田中「日本GLPの物流施設に限れば、直近8年間の稼働率は99%で、入居企業の移転のタイミングなどを除けば空室はほぼ発生していません。一方、市況全体では物流不動産領域に参入する企業が年々増加したことで供給が増えており、一部では『選ばれる施設』と『選ばれない施設』の選別が起こり始めています」
「そしてこの明暗を分ける要因の一つに、環境設備に関連した部分が含まれているとは感じます。投資家目線で言えば、環境設備の有無はもはや『付加価値』というよりも、『必須条件』といったレベル感ではないでしょうか」
──環境性能は必須になってきたと。アイ・グリッド・ソリューションズと日本GLPとの協業が始まった経緯を教えてください。
櫻井「アイ・グリッド・ソリューションズは、物流施設の屋上スペースなどに太陽光パネルを設置し、発電した電力を施設内に供給して消費分の料金を支払っていただく『オンサイトPPA』事業で国内最大規模の実績を持ちます。協業では日本GLPさんの物流施設の屋上に、当社が投資したパネルを設置するケースのほか、入居テナントさまの要望で既存施設をアップグレードした『GLP 平塚Ⅰ』のように、日本GLPさんが投資した太陽光パネルを当社施工で設置し、日本GLP自身が発電事業者となるケースの両面で対応しています」
田中「日本GLPが物流施設に環境価値を付加していく取り組みに着手し、2023年ごろから既存施設への自家消費太陽光電力供給のために屋上などへの太陽光パネル設置を検討し始めた時、アイ・グリッドさんを紹介いただいたのが協業のきっかけです。AIで発電量や消費量を予測してエネルギーを循環させる仕組みの優秀さに加え、蓄電池導入や補助金活用の手法にも明るく、PPAを本業とする事業者としての強みを感じています」
──物流施設は最新マテハン機器による庫内自動化が進むなど、電力消費が増える傾向にありますが、こうした中で再エネ電力の比率を高めるメリットを挙げていただけますか。

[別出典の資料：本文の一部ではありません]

===== config.mk =====
export PLATFORM = sky130hd
export DESIGN_NAME = ysyx_22050612_wb_ctrl
export DESIGN_NICKNAME = d
export VERILOG_FILES = /design/src/rtl/ysyx_22050612_wb_ctrl.sv
export SDC_FILE = /design/constraint.sdc
export NUM_CORES = 1
export LEC_CHECK = 0
export CAP_MARGIN = 5
export CORE_ASPECT_RATIO = 0.75
export CORE_UTILIZATION = 57
export CTS_CLUSTER_SIZE = 12
export DETAILED_ROUTE_END_ITERATION = 7
export PLACE_DENSITY_LB_ADDON = 0.3
export SYNTH_ARGS = -nofsm -noshare
export SYNTH_HDL_FRONTEND = slang
export SYNTH_SLANG_ARGS = --single-unit
export TNS_END_PERCENT = 20

===== constraint.sdc =====
create_clock -name clk -period 6.2 [get_ports clk]
set_input_delay 1.86 -clock clk [delete_from_list [all_inputs] [get_ports clk]]
set_output_delay 1.86 -clock clk [all_outputs]
set_load 0.01 [all_outputs]

===== src/rtl/ysyx_22050612_wb_ctrl.sv =====
// Write-back controller: merges single-cycle ALU results and FIFO-buffered LSU results into one
// registered register-file write per cycle, with a busy scoreboard. Optional trace: YSYX_22050612_WB_TRACE_EN.
module ysyx_22050612_wb_ctrl #(
   parameter int ADDR_WIDTH     = 5,
   parameter int DATA_WIDTH     = 64,
   parameter int LSU_FIFO_DEPTH = 4
) (
   input  logic                             clk,
   input  logic                             rst,
   input  logic                             alu_valid,
   output logic                             alu_ready,
   input  logic [ADDR_WIDTH-1:0]            alu_rd,
   input  logic [DATA_WIDTH-1:0]            alu_data,
   input  logic                             lsu_valid,
   output logic                             lsu_ready,
   input  logic [ADDR_WIDTH-1:0]            lsu_rd,
   input  logic [DATA_WIDTH-1:0]            lsu_data,
   input  logic                             alloc_valid,
   input  logic [ADDR_WIDTH-1:0]            alloc_rd,
   output logic                             wen,
   output logic [ADDR_WIDTH-1:0]            waddr,
   output logic [DATA_WIDTH-1:0]            wdata,
   output logic [2**ADDR_WIDTH-1:0]         busy,
   output logic [$clog2(LSU_FIFO_DEPTH):0]  lsu_count
);

   localparam int IDX_W    = $clog2(LSU_FIFO_DEPTH);
   localparam int NUM_REGS = 2**ADDR_WIDTH;
   localparam logic [IDX_W:0] FULL_CNT = LSU_FIFO_DEPTH[IDX_W:0];
   localparam logic [IDX_W:0] PTR_ONE  = 1;

   logic [ADDR_WIDTH-1:0] fifo_rd   [LSU_FIFO_DEPTH];
   logic [DATA_WIDTH-1:0] fifo_data [LSU_FIFO_DEPTH];
   logic [IDX_W:0]        wptr;
   logic [IDX_W:0]        rptr;
   logic                  alu_fire;
   logic                  lsu_fire;
   logic                  fifo_empty;
   logic                  pop;
   logic [ADDR_WIDTH-1:0] head_rd;
   logic [DATA_WIDTH-1:0] head_data;
   logic [NUM_REGS-1:0]   busy_nxt;

   assign alu_ready  = !rst;
   assign lsu_count  = wptr - rptr;
   assign lsu_ready  = !rst && (lsu_count != FULL_CNT);
   assign fifo_empty = (wptr == rptr);
   assign alu_fire   = alu_valid && alu_ready;
   assign lsu_fire   = lsu_valid && lsu_ready;
   // ALU owns the write port whenever it fires; the FIFO head waits.
   assign pop        = !fifo_empty && !alu_fire;
   assign head_rd    = fifo_rd[rptr[IDX_W-1:0]];
   assign head_data  = fifo_data[rptr[IDX_W-1:0]];

   always_ff @(posedge clk) begin
      if (lsu_fire) begin
         fifo_rd[wptr[IDX_W-1:0]]   <= lsu_rd;
         fifo_data[wptr[IDX_W-1:0]] <= lsu_data;
      end
   end

   always_ff @(posedge clk) begin
      if (rst) begin
         wptr <= '0;
         rptr <= '0;
      end else begin
         if (lsu_fire) wptr <= wptr + PTR_ONE;
         if (pop)      rptr <= rptr + PTR_ONE;
      end
   end

   // Writes to x0 still consume the entry and move waddr/wdata, but never assert wen.
   always_ff @(posedge clk) begin
      if (rst) begin
         wen   <= 1'b0;
         waddr <= '0;
         wdata <= '0;
      end else if (alu_fire) begin
         wen   <= (alu_rd != '0);
         waddr <= alu_rd;
         wdata <= alu_data;
      end else if (pop) begin
         wen   <= (head_rd != '0);
         waddr <= head_rd;
         wdata <= head_data;
      end else begin
         wen   <= 1'b0;
      end
   end

   // Clear on the edge the register file absorbs the write; a same-cycle allocation wins.
   always_comb begin
      busy_nxt = busy;
      if (wen) busy_nxt[waddr] = 1'b0;
      if (alloc_valid) busy_nxt[alloc_rd] = 1'b1;
      busy_nxt[0] = 1'b0;
   end

   always_ff @(posedge clk) begin
      if (rst) busy <= '0;
      else     busy <= busy_nxt;
   end

`ifdef YSYX_22050612_WB_TRACE_EN
   logic src_lsu;

   always_ff @(posedge clk) begin
      if (rst)           src_lsu <= 1'b0;
      else if (alu_fire) src_lsu <= 1'b0;
      else if (pop)      src_lsu <= 1'b1;
   end

   always_ff @(posedge clk) begin
      if (!rst) begin
         if (wen)
            $display("wb: x%0d <= %h (%s)", waddr, wdata, src_lsu ? "LSU" : "ALU");
         if (lsu_fire && (lsu_count == FULL_CNT))
            $error("wb: LSU enqueue while FIFO full");
         if (wen && (waddr != '0) && !busy[waddr])
            $error("wb: commit to x%0d without pending busy bit", waddr);
      end
   end
`endif

endmodule


==> results of run 1 <==
==> layer usage <==
metal | vias up | track usage [%] | share of wire, % | wire length, um
met1 | 4598 | 34.3 | 43 | 13700
li1 | 4164 | - | - | -
met4 | 2 | 6.42 | 1.4 | 461
met2 | 396 | 39.3 | 47 | 15100
met5 | - | 0 | 0.047 | 15
met3 | 42 | 5.64 | 8.4 | 2700
==> synth_stat cells (2+ instances only) <==
cell	instances	share of area [%]
and3b_1	3	0.18
nand3_1	3	0.10
or3b_1	2	0.12
mux2i_1	2	0.14
edfxtp_1	276	56
nor2_1	14	0.36
buf_4	7	0.36
a21oi_1	97	3.3
mux4_2	69	11
and2_1	3	0.13
nand3b_1	5	0.25
buf_2	15	0.51
dfxtp_1	109	15
inv_1	72	1.8
and3_1	2	0.085
a221oi_1	64	3.8
o21ai_0	33	1.1
ha_1	7	0.59
or4_1	2	0.10
xor2_1	3	0.18
nor3b_1	4	0.20
nand2_1	112	2.8
a311oi_1	5	0.30
clkbuf_1	40	1.0
==> metrics by stage <==
step                      power [uW]  utilization, %  instance area (um2)  instances
after floorplan                 4500               -                14800        964
after global placement          5190            69.4                17500       1499
after detailed placement        5220            69.4                17500       1499
after CTS                       7340            73.9                18600       1568
after global routing            7610            73.9                18600       1568
final                           7280            73.9                18600       1569
==> state kept, by name, summed over array words and instances, names as in the netlist, named ones only <==
signal	count
fifo_data	256
wdata	64
busy	31
fifo_rd	20
waddr	5
rptr	3
wptr	3
wen	1
==> kinds of logic (layout without fill, tap and decap cells) <==
| logic type | Yosys count | after routing | share of synthesized area, % |
|---|---|---|---|
| flops | 385 | 385 | 71.0 |
| mux | 72 | 72 | 10.7 |
| other cells | 1 | 2 | 0.0254 |
| simple gates | 157 | 157 | 4.79 |
| compound gates | 201 | 201 | 8.61 |
| fa+ha+maj | 8 | 8 | 0.729 |
| buf+inv | 136 | 402 | 3.82 |
| xor+xnor | 4 | 4 | 0.331 |
==> final cells by class <==
type,count,area [um2],area share [%]
timing repair buffer,261,2590,13.9
inverter,72,270,1.45
clock buffer,65,1100,5.92
sequential,385,10500,56.2
clock inverter,4,26.3,0.141
antenna,1,2.50,0.0134
multi-input combinational,443,3740,20.1
tap,338,423,2.27
==> worst min path at each step <==
stage / from / endpoint / slack [ns]
final: busy[27] / busy[27] / 0.48
after global routing: busy[5] / busy[5] / 0.51
after CTS: busy[5] / busy[5] / 0.48
after detailed placement: busy[5] / busy[5] / 0.47
after global placement: busy[30] / busy[30] / 0.47
after floorplan: wptr[0] / wptr[0] / 0.47
==> critical path, delay by kind of cell <==
| kind | cells | cell delay, ns |
|---|---|---|
| buffers and inverters | 3 | 0.97 |
==> power breakdown <==
group / switching [uW] / internal (uW) / total, uW
Combinational: 1040 / 870 / 1910
Sequential: 211 / 3050 / 3260
Clock: 901 / 1210 / 2110
Total: 2150 / 5130 / 7280
==> run metrics, run 1 <==
worst-skew pair later-pin latency=0.52 ns; unrepaired setup endpoints after global routing=false; Final WS setup=1.50 ns; Hold Path Class=reg2reg; Mapped Nets=1120; crit path from=rst; Critical Path AT=2.84 ns; Critical Path RT=4.34 ns; worst path cell trace=buf_4, inv_1, clkdlybuf4s50_1; H-tree depth=2; row count=50; area delta synth->final=26.3%; core area=25200 um2; fin. max-slew vios=0; EDFF count, synth=276; CTS Buffer Depth=3; Crit Path Max Fanout=34; commonest non-fill, non-tap cell in the layout=edfxtp_1; critical path class=in2out; Least-Margin Pin Slew=1.09 ns; crit path to=alu_ready; Initial Utilization=58.5%; worst r2r path cells=8; delay of the slowest cell on the worst path=0.50 ns; GR Util All Layers=24.5%; dpl ws=1.51 ns; die height=141 um; die area=26500 um2; Primary FF master, synth=edfxtp_1; Relative slew margins=27.3%; MaxCap Viol Count=0; hpwl dp=19300 um; Iter 0 DRT Violations=680; CTS Hold Bufs=0; share of async-settable or async-resettable flops after synthesis=0%; crit path capture type=output port; Crit-path slowest cell=clkdlybuf4s50_1; status=complete, no violations; most frequent cells in the layout=edfxtp_1, clkdlybuf4s50_1, nand2_1; Die W=188 um; number of cells on the worst hold path=2; DRT Wirelength=32000 um; Net count, final=1358; DRC violations left=0; Vias=9202; worst vdd ir=0.268 mV; routed wire length per instance=20.4 um; Max Fclk=0.213 GHz; GRT Residual Overflow=0; first-pass GRT wire length=50100 um; yosys warns=0; final hold slack=0.479 ns; Leakage=0.00636 uW; Critical Path Source Type=input port; CTS Buf Count=39; Pwr Density=391 nW/um2; pin count of the biggest net entering global routing=78; post-DR vias/cell=5.86; CTS root buffer=clkbuf_16; post-cts resize count=0; IO Count=255; RePlAce Congestion=0.821; Yosys cell types=39; period utilization=75.8%; # setup viols final=0; register area share after synthesis=71.0%; Avg Inst Size Synth=15.3 um2; vias in the first global route=9082; FF-to-FF Start=wptr[0]; CTS tree=yes; clock-pin slew on the worst setup and hold paths=0.06 ns; Hold Violations, Final=0; I/O Buffers=253; post-route ant nets=0; Gate Count Post-Synth=964; layout cells sized above 1=11.0%; TritonRoute pass-1 iters=5; clk sinks=385; antenna violations before repair=3; Total Neg Setup Slack=0 ns; R2R Setup Slk=2.87 ns; flops & latches, synth=385; post-layout min period=4.70 ns; reg2reg end=fifo_data[1][37]; Clock Skew=0.0128 ns; Post-Syn Area=14800 um2; filler cell count=1585; Setup Buffers After CTS=0
Power figures use the tool's default switching activity.
==> inputs of run 2 (changes only) <==
--- a/config.mk
+++ b/config.mk
@@ -7,7 +7,7 @@
 export LEC_CHECK = 0
 export CAP_MARGIN = 5
 export CORE_ASPECT_RATIO = 0.75
-export CORE_UTILIZATION = 57
+export CORE_UTILIZATION = 48
 export CTS_CLUSTER_SIZE = 12
 export DETAILED_ROUTE_END_ITERATION = 7
 export PLACE_DENSITY_LB_ADDON = 0.3
==> constraint.sdc (replaced) <==
create_clock -name clk -period 4 [get_ports clk]
set_input_delay 1.2 -clock clk [delete_from_list [all_inputs] [get_ports clk]]
set_output_delay 1.2 -clock clk [all_outputs]
set_load 0.01 [all_outputs]
==> run metrics, run 2 (synthesis results as in run 1) <==
Critical Path AT=2.57 ns (was 2.84 ns); vias in the first global route=9238 (was 9082); I/O Buffers=253 (unchanged); CTS root buffer=clkbuf_16 (unchanged); first-pass GRT wire length=51000 um (was 50100 um); worst vdd ir=0.303 mV (was 0.268 mV); DRT Wirelength=33400 um (was 32000 um); die height=154 um (was 141 um); Hold Path Class=reg2reg (unchanged); MaxCap Viol Count=0 (unchanged); Leakage=0.00642 uW (was 0.00636 uW); final hold slack=0.481 ns (was 0.479 ns); Iter 0 DRT Violations=527 (was 680); worst r2r path cells=8 (unchanged); H-tree depth=2 (unchanged); Max Fclk=0.265 GHz; post-layout min period=3.77 ns; area delta synth->final=28.0% (was 26.3%); Hold Violations, Final=0 (unchanged); Relative slew margins=32.8% (was 27.3%); Vias=9011 (was 9202); Clock Skew=0.0234 ns (was 0.0128 ns); Pwr Density=604 nW/um2 (was 391 nW/um2); clk sinks=385 (unchanged); CTS tree=yes (unchanged); hpwl dp=21200 um (was 19300 um); Total Neg Setup Slack=0 ns (unchanged); Initial Utilization=48.8% (was 58.5%); DRC violations left=0 (unchanged); status=complete, no violations (unchanged); IO Count=255 (unchanged); number of cells on the worst hold path=2 (unchanged); die area=31500 um2 (was 26500 um2); post-route ant nets=0 (unchanged); CTS Buf Count=38 (was 39); CTS Buffer Depth=3 (unchanged); max FFs per register=256 (unchanged); worst-skew pair later-pin latency=0.52 ns (about the same); routed wire length per instance=20.4 um (about the same); pin count of the biggest net entering global routing=130 (was 78); Crit Path Max Fanout=5 (was 34); RePlAce Congestion=0.787 (was 0.821); # setup viols final=0 (unchanged); antenna violations before repair=7 (was 3); period utilization=94.4%; post-DR vias/cell=5.49 (was 5.86); GRT Residual Overflow=0 (unchanged); Critical Path RT=2.80 ns (was 4.34 ns); critical path class=reg2out (was in2out); Net count, final=1365 (was 1358); layout cells sized above 1=11.3% (was 11.0%); Final Non-Filler Cells=1640 (was 1569); commonest non-fill, non-tap cell in the layout=edfxtp_1 (unchanged); unrepaired setup endpoints after global routing=false (unchanged); design area=18900 um2 (was 18600 um2); row count=55 (was 50); TritonRoute pass-1 iters=5 (unchanged); most frequent cells in the layout=edfxtp_1, clkdlybuf4s50_1, nand2_1 (unchanged); Setup Buffers After CTS=0 (unchanged); core area=30200 um2 (was 25200 um2); dpl cell area=17800 um2 (was 17500 um2); Die W=204 um (was 188 um); post-cts resize count=0 (unchanged); clock-pin slew on the worst setup and hold paths=0.06 ns (about the same); filler cell count=2188 (was 1585); GR Util All Layers=21.2% (was 24.5%); fin. max-slew vios=0 (unchanged); crit path capture type=output port (unchanged); Placed Cells=1568 (was 1499); CTS Hold Bufs=0 (unchanged); Critical Path Source Type=flip-flop (was input port); Least-Margin Pin Slew=1.01 ns (was 1.09 ns)
## run 2: worst max-delay path, stage by stage, from the launching register on
cell             delay [ns]
dfxtp_1                0.40
inv_1                  0.12
ha_1                   0.22
fa_1                   0.38
xnor3_1                0.22
nor3_2                 0.20
nor2_1                 0.06
clkdlybuf4s50_1        0.47
## run 2: layout make-up
class | instances | area, um2 | area share [%]
inverters | 72 | 270 | 1.43
clock buffers | 65 | 1060 | 5.62
repair buffers | 269 | 2770 | 14.7
well taps | 399 | 499 | 2.64
diodes | 4 | 10.0 | 0.0530
multi-input cells | 443 | 3740 | 19.8
flip-flops and latches | 385 | 10500 | 55.5
clock inverters | 3 | 51.3 | 0.272
## run 2: power breakdown
group	switching [uW]	internal, uW	total (uW)
registers	320	4720	5040
logic	1670	1420	3090
clock network	1410	1870	3280
## run 2: path summary, 6_finish.rpt
path | start | to | slack [ns]
max | wptr[0] | lsu_ready | 0.23
min reg2reg | busy[5] | busy[5] | 0.48
max reg2reg | wptr[0] | fifo_data[2][38] | 1.05
min | busy[5] | busy[5] | 0.48
## run 2: layer usage
metal,wire (um),vias up,GRT usage [%]
met5,43,-,0
met3,2360,50,5.15
met1,14400,4488,28.5
li1,-,4170,-
met2,16100,297,34.7
met4,482,6,5.37
## run 2: metrics by stage
step	power, uW	util (%)	worst slack, ns
after CTS	11500	62.5	0.192
after floorplan	6980	-	0.308
final	11400	62.5	0.225
after global routing	12000	62.5	0.103
after global placement	8220	58.8	0.768
after detailed placement	8270	58.8	0.738
==> inputs of run 3 (changes only) <==
--- a/config.mk
+++ b/config.mk
@@ -8,8 +8,8 @@
 export CAP_MARGIN = 5
 export CORE_ASPECT_RATIO = 0.75
 export CORE_UTILIZATION = 48
-export CTS_CLUSTER_SIZE = 12
 export DETAILED_ROUTE_END_ITERATION = 7
+export MAX_ROUTING_LAYER = met4
 export PLACE_DENSITY_LB_ADDON = 0.3
 export SYNTH_ARGS = -nofsm -noshare
 export SYNTH_HDL_FRONTEND = slang
==> run metrics, run 3 (synthesis results as in run 1) <==
area delta synth->final=28.8% (was 28.0%); post-layout min period=3.78 ns (was 3.77 ns); TritonRoute pass-1 iters=5 (unchanged); Critical Path RT=2.80 ns (about the same); routed wire length per instance=20.4 um (about the same); Setup Buffers After CTS=0 (unchanged); row count=55 (unchanged); GR peak layer=met2 (unchanged); commonest non-fill, non-tap cell in the layout=edfxtp_1 (unchanged); crit path capture type=output port (unchanged); met3 GRT Util=4.66% (was 5.15%); Net count, final=1364 (was 1365); Clk pwr share=30.3% (was 28.7%); CTS tree=yes (unchanged); period utilization=94.5% (was 94.4%); I/O Buffers=253 (unchanged); dpl ws=0.738 ns (unchanged); die height=154 um (unchanged); Final Util=62.9% (was 62.5%); met1 global-route usage=28.8% (was 28.5%); delay-heaviest family, CP=adder cells (unchanged); pin count of the biggest net entering global routing=130 (unchanged); most frequent cells in the layout=edfxtp_1, clkdlybuf4s50_1, nand2_1 (unchanged); first-pass GRT wire length=51400 um (was 51000 um); Internal=8230 uW (was 8010 uW); Critical Path AT=2.58 ns (was 2.57 ns); CTS Hold Bufs=0 (unchanged); # setup viols final=0 (unchanged); die area=31500 um2 (unchanged); Total Neg Setup Slack=0 ns (unchanged); switching pwr=3450 uW (was 3400 uW); layout cells sized above 1=12.1% (was 11.3%); grt met2 use=35.2% (was 34.7%); Leakage=0.00648 uW (was 0.00642 uW); Hold Violations, Final=0 (unchanged); RePlAce Congestion=0.798 (was 0.787); CTS Buffer Depth=3 (unchanged); Max Fclk=0.265 GHz (about the same); status=complete, no violations (unchanged); worst-skew pair later-pin latency=0.52 ns (about the same); CTS root buffer=clkbuf_16 (unchanged); Least-Margin Pin Slew=0.995 ns (was 1.01 ns); worst path cell trace=inv_1, ha_1, fa_1, xnor3_1, nor3_2, nor2_1, clkdlybuf4s50_1 (unchanged); unrepaired setup endpoints after global routing=false (unchanged); delay of the slowest cell on the worst path=0.47 ns (about the same); GRT Residual Overflow=0 (unchanged); DRC violations left=0 (unchanged); Buffers & Inverters on Critical Path=2 (unchanged); worst vdd ir=0.393 mV (was 0.303 mV); Clock Skew=0.0212 ns (was 0.0234 ns); Hold Path Class=reg2reg (unchanged); Sw Share=29.5% (was 29.8%); Crit Path Max Fanout=5 (unchanged); MaxCap Viol Count=0 (unchanged); core area=30200 um2 (unchanged); GR Util All Layers=22.1% (was 21.2%); filler cell count=2185 (was 2188); post-route ant nets=0 (unchanged); Final WS setup=0.221 ns (was 0.225 ns); Vias=9100 (was 9011); clk sinks=385 (unchanged); Pwr Density=614 nW/um2 (was 604 nW/um2); clock-pin slew on the worst setup and hold paths=0.07 ns (was 0.06 ns); Crit-path slowest cell=clkdlybuf4s50_1 (unchanged); max FFs per register=256 (unchanged); fin. max-slew vios=0 (unchanged); Die W=204 um (unchanged); design area=19000 um2 (was 18900 um2); hpwl dp=21200 um (unchanged); antenna violations before repair=8 (was 7); H-tree depth=2 (unchanged); sequential power share=43.1% (was 44.2%); post-cts resize count=0 (unchanged); total power=11700 uW (was 11400 uW); CTS Buf Count=37 (was 38); dpl cell area=17800 um2 (unchanged); IO Count=255 (unchanged); Logic pwr share=26.6% (was 27.1%); Initial Utilization=48.8% (unchanged); Critical Path Source Type=flip-flop (unchanged); critical path class=reg2out (unchanged); post-DR vias/cell=5.54 (was 5.49); R2R Setup Slk=1.04 ns (was 1.05 ns); Relative slew margins=33.6% (was 32.8%); DRT Wirelength=33500 um (was 33400 um); Iter 0 DRT Violations=569 (was 527); vias in the first global route=9306 (was 9238)
run 3: final cells by class:
type                       count  area (um2)  area share (%)
antenna                        8        20.0           0.105
clock buffer                  53        1050            5.51
clock inverter                14         179           0.941
inverter                      72         270            1.42
multi-input combinational    443        3740            19.7
sequential                   385       10500            55.1
tap                          399         499            2.63
timing repair buffer         269        2770            14.6
run 3: worst paths after layout:
path / cells past startpoint / endpoint / from
setup / recovery: 7 / lsu_ready / wptr[0]
hold / removal: 2 / busy[5] / busy[5]
hold reg to reg: 2 / busy[5] / busy[5]
setup reg to reg: 8 / fifo_data[0][36] / wptr[0]
run 3: power groups by stage:
stage	clock, uW	combinational [uW]	sequential, uW
6_report	3540	3110	5040
5_1_grt	3750	3360	5100
4_1_cts	3600	3150	5050
3_5_place_dp	0	3140	5130
3_3_place_gp	0	3110	5110
2_1_floorplan	0	1960	5020
run 3: metal layers:
metal	vias up	share of wire (%)	wire (um)
met3	51	7.3	2460
met5	-	0	0
met1	4561	43	14300
met2	320	49	16300
met4	0	1.5	503
li1	4168	-	-
run 3: stage by stage:
stage               std cells  hold WS (ns)
global placement         1568         0.464
finish                   1643         0.482
detailed placement       1568         0.469
global route             1643         0.512
CTS                      1635         0.479
floorplan                 964         0.475
run 3: worst reg2reg max path, cell delays in order, from the launching register on:
cell	delay (ns)
dfxtp_1	0.41
inv_1	0.11
ha_1	0.22
fa_1	0.37
xnor3_1	0.25
nor3_2	0.06
nor3b_2	0.39
and2_4	0.53
buf_12	0.29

櫻井「脱炭素化の文脈以外に、経済合理性でもメリットが生まれつつあります。大手電力会社の電気料金は化石燃料の相場に影響を受けますが、この相場は為替や地政学リスクなど一企業ではコントロールできない要因で変動します。少なくとも長期トレンドとして右肩下がりになるとは考えにくい。電力の再エネ比率を高めることでリスクヘッジが図れれば、経営の安定化にもつながると理解しています」
「太陽光パネルと併せて蓄電池を導入することで、経済合理性はさらに高まります。発電量が多い昼間に余った電力を蓄電して夜間に放出すれば、再エネ自給率を高められます。また大手電力会社の基本料金は、過去1年間の電力使用量が最も多かった30分間の平均使用電力(デマンド)で決まりますので、蓄電池からの放電によってデマンドを抑えられれば、基本料金を抑えることにつながります」
「新たな社会インフラ」の一翼に
──蓄電池が導入されていれば、有事における事業継続の観点からも安心感が違いますね。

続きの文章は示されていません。